According to CLRS: Many of the asymptotically fastest maximum-flow algorithms are push-relabel algorithms, and the fastest actual implementations of maximum-flow algorithms are based on the push-relabel method. Push-relabel methods also efficiently solve other flow problems, such as the minimum-cost flow problem.

This algorithm has a very different flavor. The overall idea is to generate a ‘preflow’ that may not satisfy the flow properties, and keep ‘pushing’) and ‘elevating’ (relabelling) the vertices until we cannot do that. We then remove the ‘excess’ from the preflow and obtain a valid flow, which is also a max flow. In particular, the in-flow may be larger than out-flow at a vertex. The amount of overflow is called ‘excess’.

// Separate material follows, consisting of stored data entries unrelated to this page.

Context: an optimization exercise on an open-source flow, tuned for small area and a short achievable clock period. The choices shown serve that exercise and are no tape-out recipe.
At most, simulation tests tie the RTL to the original design; equivalence was not proved.
For runs 4 and 6, only the layout was checked, not whether the RTL still works.
Power is estimated from default activity; no workload was simulated.

## flow/flow/run.sh

```bash
#!/bin/bash
# Standard ORFS layout with two changes: the port buffers are plain buffers
# instead of the delay cells buffer_ports picks on its own, and the clock tree
# uses smaller clock buffers and no dummy balancing loads.
set -euo pipefail
export BUFFER_PORTS_ARGS="-buffer_cell sky130_fd_sc_hd__buf_2"
export CTS_ARGS="-sink_clustering_enable -repair_clock_nets -dont_use_dummy_load -buf_list sky130_fd_sc_hd__clkbuf_8 -sink_clustering_size 30"
bash standard.sh > make.log 2>&1
```

## flow/standard.sh

```bash
#!/bin/bash
# synth_recipe.tcl (not shown) runs the flow's synth.tcl, then flattens the netlist and writes it again
# the make line also repeats each setting of config.mk as NAME=value (left out here)
make -C /OpenROAD-flow-scripts/flow DESIGN_CONFIG=/design/flow/config.mk WORK_HOME=/design/flow/orfs CLKGATE_MAP_FILE= SYNTH_SCRIPT=/design/flow/synth_recipe.tcl "${@:-finish}"
```

## flow/config.mk

```make
export PLATFORM = sky130hd
export DESIGN_NAME = scoreboard_ctrl
export DESIGN_NICKNAME = scoreboard_ctrl
export VERILOG_FILES = /design/flow/design.v
export SDC_FILE = /design/flow/constraint.sdc
export NUM_CORES = 4
export LEC_CHECK = 0
export CAP_MARGIN = 20
export CORE_MARGIN = 2
export CORE_UTILIZATION = 70
export SETUP_SLACK_MARGIN = 1.8
export SLEW_MARGIN = 20
```

## flow/constraint.sdc

```tcl
create_clock -name core_clock -period 4.5 [get_ports {clk}]
set_input_delay 0.9000 -clock core_clock [delete_from_list [all_inputs] [get_ports {clk}]]
set_output_delay 0.9000 -clock core_clock [all_outputs]
set_load 0.01 [all_outputs]
```

## flow/design.v

```verilog
package sb_pkg;
    typedef logic [31:0] inst_t;
    typedef logic [2:0]  fu_id_t;
    typedef logic [4:0]  reg_idx_t;
    typedef logic [4:0]  fu_op_t;
    localparam int num_fu = 4;
    localparam fu_id_t fu_none = 3'd0;
    localparam fu_id_t fu_alu  = 3'd1;
    localparam fu_id_t fu_mem  = 3'd2;
    localparam fu_id_t fu_mul  = 3'd3;
    localparam fu_id_t fu_div  = 3'd4;
    localparam fu_op_t alu_add   = 5'h01;
    localparam fu_op_t alu_sub   = 5'h02;
    localparam fu_op_t alu_and   = 5'h03;
    localparam fu_op_t alu_or    = 5'h04;
    localparam fu_op_t alu_xor   = 5'h05;
    localparam fu_op_t alu_sll   = 5'h06;
    localparam fu_op_t alu_srl   = 5'h07;
    localparam fu_op_t alu_slt   = 5'h08;
    localparam fu_op_t alu_sltu  = 5'h09;
    localparam fu_op_t alu_sra   = 5'h0a;
    localparam fu_op_t alu_imm   = 5'h10;
    localparam fu_op_t alu_lui   = 5'h1b;
    localparam fu_op_t alu_auipc = 5'h1c;
    localparam fu_op_t mem_lb  = 5'b0_000_0;
    localparam fu_op_t mem_lh  = 5'b0_001_0;
    localparam fu_op_t mem_lw  = 5'b0_010_0;
    localparam fu_op_t mem_lbu = 5'b0_100_0;
    localparam fu_op_t mem_lhu = 5'b0_101_0;
    localparam fu_op_t mem_sb  = 5'b0_000_1;
    localparam fu_op_t mem_sh  = 5'b0_001_1;
    localparam fu_op_t mem_sw  = 5'b0_010_1;
    localparam fu_op_t mul_mul    = 5'd0;
    localparam fu_op_t mul_mulh   = 5'd1;
    localparam fu_op_t mul_mulhsu = 5'd2;
    localparam fu_op_t mul_mulhu  = 5'd3;
    localparam fu_op_t div_div    = 5'd0;
    localparam fu_op_t div_divu   = 5'd1;
    localparam fu_op_t div_rem    = 5'd2;
    localparam fu_op_t div_remu   = 5'd3;
    localparam logic [6:0] opc_r     = 7'b0110011;
    localparam logic [6:0] opc_i     = 7'b0010011;
    localparam logic [6:0] opc_load  = 7'b0000011;
    localparam logic [6:0] opc_store = 7'b0100011;
    localparam logic [6:0] opc_lui   = 7'b0110111;
    localparam logic [6:0] opc_auipc = 7'b0010111;
    localparam logic [6:0] f7_base   = 7'h00;
    localparam logic [6:0] f7_muldiv = 7'h01;
    localparam logic [6:0] f7_alt    = 7'h20;
endpackage
module scoreboard_ctrl (
    input  logic                      clk,
    input  logic                      rst,
    input  sb_pkg::inst_t             inst,
    input  logic                      inst_valid,
    input  logic [sb_pkg::num_fu-1:0] fu_done,
    output logic                      issue_ack,
    output logic [sb_pkg::num_fu-1:0] ro_en,
    output sb_pkg::fu_op_t            ro_op,
    output sb_pkg::reg_idx_t          rs1_ctrl,
    output sb_pkg::reg_idx_t          rs2_ctrl,
    output logic                      reg_write,
    output sb_pkg::fu_id_t            wb_fu,
    output sb_pkg::reg_idx_t          rd_ctrl
);
    logic [4:1]      busy;     
    logic [4:1]      pre;      
    logic [4:1]      rdy1;     
    logic [4:1]      rdy2;
    logic [4:1]      done;     
    logic [4:1][4:0] dst;      
    logic [4:1][4:0] src1;
    logic [4:1][4:0] src2;
    logic [4:0]      op1;      
    logic [3:0]      op2;      
    logic [1:0]      op3;      
    logic [1:0]      op4;
    logic [6:0] opc;
    logic [2:0] f3;
    logic [6:0] f7;
    logic [4:0] rd, rs1, rs2;
    assign opc = inst[6:0];
    assign f3  = inst[14:12];
    assign f7  = inst[31:25];
    assign rd  = inst[11:7];
    assign rs1 = inst[19:15];
    assign rs2 = inst[24:20];
    logic is_r, is_i, is_ld, is_st, is_lui, is_auipc;
    assign is_r     = (opc == sb_pkg::opc_r);
    assign is_i     = (opc == sb_pkg::opc_i);
    assign is_ld    = (opc == sb_pkg::opc_load);
    assign is_st    = (opc == sb_pkg::opc_store);
    assign is_lui   = (opc == sb_pkg::opc_lui);
    assign is_auipc = (opc == sb_pkg::opc_auipc);
    logic f7_0, f7_20, f7_1;
    assign f7_0  = (f7 == sb_pkg::f7_base);
    assign f7_20 = (f7 == sb_pkg::f7_alt);
    assign f7_1  = (f7 == sb_pkg::f7_muldiv);
    logic [4:1] val;           
    assign val[1] = (is_r && (f7_0 || (f7_20 && (f3 == 3'h0 || f3 == 3'h5)))) ||
                    (is_i && (f3 == 3'h1 ? f7_0 : (f3 == 3'h5 ? (f7_0 || f7_20) : 1'b1))) ||
                    is_lui || is_auipc;
    assign val[2] = (is_ld && (f3 != 3'h3 && f3 != 3'h6 && f3 != 3'h7)) ||
                    (is_st && !f3[2] && f3 != 3'h3);
    assign val[3] = is_r && f7_1 && !f3[2];
    assign val[4] = is_r && f7_1 &&  f3[2];
    logic [4:0] alu_op;
    logic       alu_alt;
    assign alu_alt = inst[30] && (inst[5] || f3 == 3'h5);
    always_comb begin
        case (f3)
            3'h0:    alu_op = alu_alt ? sb_pkg::alu_sub : sb_pkg::alu_add;
            3'h1:    alu_op = sb_pkg::alu_sll;
            3'h2:    alu_op = sb_pkg::alu_slt;
            3'h3:    alu_op = sb_pkg::alu_sltu;
            3'h4:    alu_op = sb_pkg::alu_xor;
            3'h5:    alu_op = alu_alt ? sb_pkg::alu_sra : sb_pkg::alu_srl;
            3'h6:    alu_op = sb_pkg::alu_or;
            default: alu_op = sb_pkg::alu_and;
        endcase
        if (!inst[5]) alu_op = alu_op | sb_pkg::alu_imm;
        if (inst[2])  alu_op = inst[5] ? sb_pkg::alu_lui : sb_pkg::alu_auipc;
    end
    logic [4:1][4:0] n_dst, n_src1, n_src2;
    logic [4:1]      has_s1, has_s2, has_d;
    assign has_d  = {1'b1, 1'b1, !inst[5], 1'b1};
    assign has_s1 = {1'b1, 1'b1, 1'b1, !inst[2]};
    assign has_s2 = {1'b1, 1'b1, inst[5], inst[5] && !inst[2]};
    always_comb begin
        for (int u = 1; u <= 4; u++) begin
            n_dst[u]  = has_d[u]  ? rd  : 5'd0;
            n_src1[u] = has_s1[u] ? rs1 : 5'd0;
            n_src2[u] = has_s2[u] ? rs2 : 5'd0;
        end
    end
    logic [4:1] wake1, wake2;
    logic       rd_nz, rs1_nz, rs2_nz;
    assign rd_nz  = (rd  != 5'd0);
    assign rs1_nz = (rs1 != 5'd0);
    assign rs2_nz = (rs2 != 5'd0);
    logic [4:1] rs1_hit, rs2_hit, rd_hit;    
    logic [4:1] rd_s1, rd_s2;                
    always_comb begin
        for (int v = 1; v <= 4; v++) begin
            rs1_hit[v] = rs1_nz && (rs1 == dst[v]);
            rs2_hit[v] = rs2_nz && (rs2 == dst[v]);
            rd_hit[v]  = rd_nz  && (rd  == dst[v]);
            rd_s1[v]   = rd_nz  && (rd  == src1[v]);
            rd_s2[v]   = rd_nz  && (rd  == src2[v]);
        end
    end
    logic [4:1][4:1] eq1, eq2;
    always_ff @(posedge clk) begin
        for (int u = 1; u <= 4; u++)
            for (int v = 1; v <= 4; v++)
                if (u != v) begin
                    if (!busy[u]) begin
                        eq1[u][v] <= has_s1[u] && rs1_hit[v];
                        eq2[u][v] <= has_s2[u] && rs2_hit[v];
                    end else if (!busy[v]) begin
                        eq1[u][v] <= has_d[v] && rd_s1[u];
                        eq2[u][v] <= has_d[v] && rd_s2[u];
                    end
                end
    end
    logic [4:1] ro_req, rog, wbg, done_n, rdy1_n, rdy2_n, war_n, wb_req_n, wbg_n;
    logic [4:0] rd_n;
    assign ro_req = rdy1 & rdy2;
    assign rog = {ro_req[4] & ~|ro_req[3:1], ro_req[3] & ~|ro_req[2:1], ro_req[2] & ~ro_req[1], ro_req[1]};
    always_comb begin
        for (int u = 1; u <= 4; u++) begin
            done_n[u] = busy[u] && !wbg[u] && (done[u] || fu_done[u-1]);
            rdy1_n[u] = busy[u] && !rog[u] && !wbg[u] && (rdy1[u] || wake1[u]);
            rdy2_n[u] = busy[u] && !rog[u] && !wbg[u] && (rdy2[u] || wake2[u]);
        end
        for (int v = 1; v <= 4; v++) begin
            war_n[v] = 1'b0;
            for (int u = 1; u <= 4; u++)
                if (u != v && ((rdy1_n[u] && eq1[u][v]) || (rdy2_n[u] && eq2[u][v])))
                    war_n[v] = 1'b1;
        end
    end
    assign wb_req_n = done_n & ~war_n;
    assign wbg_n = {wb_req_n[4] & ~|wb_req_n[3:1], wb_req_n[3] & ~|wb_req_n[2:1],
                    wb_req_n[2] & ~wb_req_n[1], wb_req_n[1]};
    assign rd_n  = ({5{wbg_n[1]}} & dst[1]) | ({5{wbg_n[2]}} & dst[2]) |
                   ({5{wbg_n[3]}} & dst[3]) | ({5{wbg_n[4]}} & dst[4]);
    logic [4:0] rd_q;
    always_ff @(posedge clk or posedge rst) begin
        if (rst) wbg <= '0;
        else     wbg <= wbg_n;
    end
    always_ff @(posedge clk) rd_q <= rd_n;
    logic       waw, pend1, pend2, dec_valid, issue_en;
    logic [4:1] issue;
    assign waw   = |(busy & rd_hit);
    assign pend1 = |(busy & ~wbg & rs1_hit);
    assign pend2 = |(busy & ~wbg & rs2_hit);
    assign dec_valid = |val;
    always_comb begin
        for (int u = 1; u <= 4; u++)
            issue[u] = inst_valid && val[u] && !busy[u] && !(has_d[u] && waw);
    end
    assign issue_en = (inst_valid && !dec_valid) || (|issue);
    always_comb begin
        for (int u = 1; u <= 4; u++) begin
            wake1[u] = 1'b0;
            wake2[u] = 1'b0;
            for (int v = 1; v <= 4; v++)
                if (v != u) begin
                    if (wbg[v] && eq1[u][v]) wake1[u] = 1'b1;
                    if (wbg[v] && eq2[u][v]) wake2[u] = 1'b1;
                end
            wake1[u] = wake1[u] && pre[u];
            wake2[u] = wake2[u] && pre[u];
        end
    end
    always_ff @(posedge clk or posedge rst) begin
        if (rst) begin
            busy      <= '0;
            pre       <= '0;
            rdy1      <= '0;
            rdy2      <= '0;
            done      <= '0;
            issue_ack <= 1'b0;
        end else begin
            issue_ack <= issue_en;
            for (int u = 1; u <= 4; u++) begin
                if (busy[u]) begin
                    busy[u] <= !wbg[u];
                    pre[u]  <= pre[u] && !rog[u] && !wbg[u];
                    rdy1[u] <= !rog[u] && !wbg[u] && (rdy1[u] || wake1[u]);
                    rdy2[u] <= !rog[u] && !wbg[u] && (rdy2[u] || wake2[u]);
                    done[u] <= !wbg[u] && (done[u] || fu_done[u-1]);
                end else begin
                    busy[u] <= issue[u];
                    pre[u]  <= issue[u];
                    rdy1[u] <= issue[u] && !(has_s1[u] && pend1);
                    rdy2[u] <= issue[u] && !(has_s2[u] && pend2);
                    done[u] <= 1'b0;
                end
            end
        end
    end
    always_ff @(posedge clk) begin
        for (int u = 1; u <= 4; u++) begin
            if (!busy[u]) begin
                dst[u]  <= n_dst[u];
                src1[u] <= n_src1[u];
                src2[u] <= n_src2[u];
            end
        end
        if (!busy[1]) op1 <= alu_op;
        if (!busy[2]) op2 <= {f3, inst[5]};
        if (!busy[3]) op3 <= f3[1:0];
        if (!busy[4]) op4 <= f3[1:0];
    end
    assign ro_en     = rog;
    assign ro_op     = ({5{rog[1]}} & op1) | ({5{rog[2]}} & {1'b0, op2}) |
                       ({5{rog[3]}} & {3'b0, op3}) | ({5{rog[4]}} & {3'b0, op4});
    assign rs1_ctrl  = ({5{rog[1]}} & src1[1]) | ({5{rog[2]}} & src1[2]) |
                       ({5{rog[3]}} & src1[3]) | ({5{rog[4]}} & src1[4]);
    assign rs2_ctrl  = ({5{rog[1]}} & src2[1]) | ({5{rog[2]}} & src2[2]) |
                       ({5{rog[3]}} & src2[3]) | ({5{rog[4]}} & src2[4]);
    assign reg_write = |wbg;
    assign wb_fu     = {wbg[4], wbg[2] | wbg[3], wbg[1] | wbg[3]};
    assign rd_ctrl   = rd_q;
endmodule
```

==> results.json, run 1 <==
{
  "drt-wirelength-per-cell_um": 22.5,
  "track_usage": 0.366,
  "hold_violations": 0,
  "cts_tree": "built",
  "syn-num-nets": 655,
  "n_fill_cell": 629,
  "gp_congestion": 0.961,
  "yosys.area.top_type": "edfxtp_1",
  "synth_seq_area_share": 0.543,
  "worstSetupStartpointType": "flop",
  "wirelength_um": 18000,
  "synth_edf_count": 97,
  "worstPathCellList": "and2_4, buf_12, a222oi_1, nand2_1, buf_2",
  "mostFrequentLayoutCell": "edfxtp_1",
  "via_per_inst": 6.62,
  "synthArstFlopShare": 0.197,
  "htree_levels": 4,
  "end_kind": "primary output",
  "cp.required_ns": 3.60,
  "antenna_found_initial": 0,
  "grt_setup_unrepaired": "yes",
  "dp_hpwl_um": 12100,
  "synthFlopType": "edfxtp_1",
  "maxSlewViolCount": 0,
  "synth_cells": 616,
  "area_growth_pct": 10.9,
  "slew_headroom": 0.331,
  "max_freq_mhz": 366,
  "drv_cap": 0,
  "clk_path_buf_depth": 2,
  "netlist_area_um2": 6700,
  "clock_latency_ns": 0.44,
  "power.leakage_nw": 3.01,
  "grt_overflow": 0,
  "synth_top_area_frac": 0.435,
  "ir_drop_v": 0.000321,
  "hp-class": "reg2reg",
  "clk_pin_slew_worst_paths_ns": 0.06,
  "cp.arrival_ns": 1.83,
  "grt_max_degree": 27,
  "nets": 710,
  "dr_total_vias": 5286,
  "yosys_warnings": 1,
  "tns_ns": 0,
  "core_area_um2": 9280,
  "skew_ns": 0.0287,
  "grt_pass1_vias": 5079,
  "ios": 68,
  "grt_pass1_wl_um": 27800,
  "ys_seq_elements": 127,
  "diodes": 0,
  "power_density_nw_per_um2": 424,
  "cts_sinks": 127,
  "synth_cell_types": 59,
  "cts_buffers": 17,
  "die_y_um": 102,
  "crit_type": "reg2out",
  "worstMarginPinSlew_ns": 1.00,
  "port_buffers": 67,
  "die_area_um2": 10400,
  "fp.dieW_um": 102,
  "antenna_left": 0,
  "core.rowCount": 35,
  "min_period_ns": 2.73,
  "avgSynthCellArea_um2": 10.9,
  "drcViolationCount": 0,
  "crit_path_max_incr_delay_ns": 0.42,
  "finalPower_mw": 3.15,
  "drive_above_1_share": 0.181,
  "crit_fanout": 20,
  "clockRootBuffer": "clkbuf_8",
  "synth_area_leaders": "edfxtp_1, dfrtp_1, xor2_1",
  "reg2reg_slack_ns": 1.82,
  "start_util": 0.722,
  "layout_common_cells": "edfxtp_1, buf_2, nand2_1, xor2_1, xnor2_1",
  "status": "timing/DRC/antenna clean",
  "drtIter0Drc": 595,
  "worst_path_max_delay_cell": "dfrtp_1",
  "period_share": 0.607,
  "setup_viol": 0,
  "firstDrtPassIters": 6,
  "hold_ws_ns": 0.509
}
-- registers in the layout, indices dropped and copies added (netlist names) --
name	count
rd_q	5
rdy2	4
op1	5
eq1	12
src2	20
op3	2
issue_ack	1
pre	4
dst	20
op4	2
op2	4
done	4
busy	4
eq2	12
rdy1	4
wbg	4
src1	20
-- kinds of logic (layout without fill, tap and decap cells) --
| family | after synthesis | count (layout) | share of synthesized area |
|---|---|---|---|
| flops | 127 | 127 | 0.543 |
| compound gates | 116 | 116 | 0.128 |
| simple gates | 208 | 209 | 0.156 |
| mux | 1 | 1 | 0.00149 |
| buf+inv | 64 | 116 | 0.0398 |
| xor+xnor | 100 | 100 | 0.131 |
-- worst max-delay path: cells and delay by family, from the launching register on --
family,cells,cell delay [ns]
flops,1,0.42
simple gates,2,0.32
compound gates,1,0.33
buf+inv,2,0.32
-- what timing repair did --
action                                  4_1_cts  5_1_grt
resized for setup                            11       13
endpoints found under the setup margin       22       20
hold buffers                                  0        0
cloned                                        1        1
pin swaps                                     7        8
buffers inserted                              8        1
-- synth_stat cells (13+ instances only) --
| cell | number |
|---|---|
| clkbuf_1 | 31 |
| xnor2_1 | 36 |
| nor4_1 | 13 |
| a222oi_1 | 18 |
| o21ai_0 | 29 |
| edfxtp_1 | 97 |
| nor2_1 | 26 |
| xor2_1 | 64 |
| and2_1 | 16 |
| nor2b_1 | 13 |
| nand2_1 | 67 |
| inv_1 | 19 |
| nor3_1 | 19 |
| nand3_1 | 21 |
| dfrtp_1 | 25 |
-- layer usage --
layer | GRT usage | share of wire
met5 | 0 | 0
met4 | 0.139 | 0.035
met3 | 0.0848 | 0.12
met2 | 0.605 | 0.48
met1 | 0.475 | 0.37
-- final cells by class --
class	count	area (um^2)	area share
timing repair buffer	80	469	0.0632
inverter	19	71.3	0.00960
clock buffer	17	234	0.0315
multi-input combinational	426	2850	0.384
sequential	127	3640	0.490
tap	129	161	0.0217
-- through the flow --
step           area (um^2)  worst slack (ns)  std cells  utilization
6_report              7430              1.77        798        0.800
5_1_grt               7430              1.70        798        0.800
4_1_cts               7370              1.80        796        0.794
3_5_place_dp          7020              1.44        770        0.757
2_1_floorplan         6700              1.81        616            -
3_3_place_gp          7020              1.50        770        0.757
-- report_power, final --
group / internal (mW) / leakage, nW / switching, mW
sequential: 1.56 / 1.45 / 0.248
combinational: 0.247 / 1.44 / 0.402
clock: 0.331 / 0.122 / 0.361
total: 2.14 / 3.01 / 1.01
-- worst paths after layout --
| path | start | end | depth (start not counted) |
|---|---|---|---|
| worst max-delay path | rdy2[1] | rs2_ctrl[2] | 5 |
| worst min-delay path | done[4] | done[4] | 2 |
| worst max register to register | wbg[2] | rd_q[4] | 7 |
| worst min register to register | done[4] | done[4] | 2 |
| max in group asynchronous | rst | busy[4] | 2 |
| min in group asynchronous | rst | wbg[2] | 2 |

The intuition behind is this: think of the vertices as platforms that have different height, where initially \(S\) has \(|V|\) height and all other vertices have 0 heights. The flow can only be pushed from higher vertices to lower vertices. Whenever we do not have any flow to push, we find some vertex that has unsaturated out edge to its neighbor vertices to ‘relabel’, i.e., elevating its height such that we can continue to ‘push’. Thus, there are two operations ‘push’ and ‘relabel’ (and thus the name):

```
push: sending excess from u to v
relabel: increase the height of u to min({v: neighbor of u})+1
```

The algorithm is as follows:

```
Initialize s.h = |V|, u.h = 0 for u != s. // u.h is the height of vertex u
For all (s, u), push c(s, u). // saturate all outgoing edges from s.
While there is vertex that can be pushed or relabel
do push or relabel
End while
return F.
```

The naive implementation has runtime \(O(|V|^2 |E|)\), and can be improved to \(O(|V|^3)\).